Bacterial β‐peptidyl aminopeptidases with unique substrate specificities for β‐oligopeptides and mixed β,α‐oligopeptides

We previously discovered that BapA, a bacterial β‐peptidyl aminopeptidase, is able to hydrolyze two otherwise metabolically inert β‐peptides [Geueke B, Namoto K, Seebach D & Kohler H‐PE (2005) J Bacteriol 187 , 5910–5917]. Here, we describe the purification and characterization of two distinct bacterial β‐peptidyl aminopeptidases that originated from different environmental isolates. Both bapA genes encode a preprotein with a signal sequence and were flanked by ORFs that code for enzymes with similar predicted functions.
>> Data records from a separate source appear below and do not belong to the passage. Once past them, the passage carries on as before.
// Output channel: one status word per accepted input word.
interface kpl_out_if import kpl_pkg::*; ();
	logic              valid;
	logic              ready;
	logic [EV_W-1:0]   event_res;
	logic [PH_W-1:0]   phase;
	logic [DIG_W-1:0]  digits_entered;
	logic [IDX_W-1:0]  user_index;
	logic [FAIL_W-1:0] attempts_used;

	modport source (
		output valid, event_res, phase, digits_entered, user_index, attempts_used,
		input  ready
	);
	modport sink (
		input  valid, event_res, phase, digits_entered, user_index, attempts_used,
		output ready
	);
endinterface

File: src/kpl_user_table.sv
`timescale 1ns / 1ps

module kpl_user_table import kpl_pkg::*; (
	input  logic                  clk,
	input  logic                  arst_n,
	input  tbl_wr_t               wr,
	input  logic [SLOT_W-1:0]     rd_addr,
	output tbl_rd_t               rd,
	output logic [USER_SLOTS-1:0] vld
);

	tbl_rd_t                mem [USER_SLOTS];
	tbl_rd_t                rd_q;
	logic [USER_SLOTS-1:0]  vld_q;

	// Table storage with one write port and one registered read port.
	always_ff @(posedge clk) begin
		if (wr.en) begin
			mem[wr.addr] <= '{id: wr.id, pw: wr.pw};
		end
		rd_q <= mem[rd_addr];
	end

	// A slot becomes valid on its first load and stays valid until reset.
	always_ff @(posedge clk or negedge arst_n) begin
		if (!arst_n) begin
			vld_q <= '0;
		end else if (wr.en) begin
			vld_q[wr.addr] <= 1'b1;
		end
	end

	assign rd  = rd_q;
	assign vld = vld_q;

endmodule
To form the active enzymes, which had an (αβ) 4 quaternary structure, the preproteins needed to be cleaved into two subunits. The two β‐peptidyl aminopeptidases had 86% amino acid sequence identity, hydrolyzed a variety of β‐peptides and mixed β/α‐peptides, and exhibited unique substrate specificities. The prerequisite for peptides being accepted as substrates was the presence of a β‐amino acid at the N ‐terminus; peptide substrates with an N ‐terminal α‐amino acid were not hydrolyzed at all. Both enzymes cleaved the peptide bond between the N ‐terminal β‐amino acid and the amino acid at the second position of tripeptidic substrates of the general structure H‐βhXaa‐Ile‐βhTyr‐OH according to the following preferences with regard to the side chain of the N ‐terminal β‐amino acid: aliphatic and aromatic > OH‐containing > hydrogen, basic and polar. Experiments with the tripeptides H‐ d ‐βhVal‐Ile‐βhTyr‐OH and H‐βhVal‐Ile‐βhTyr‐OH demonstrated that the two BapA enzymes preferred the peptide with the l ‐configuration of the N ‐terminal β‐homovaline residue as a substrate.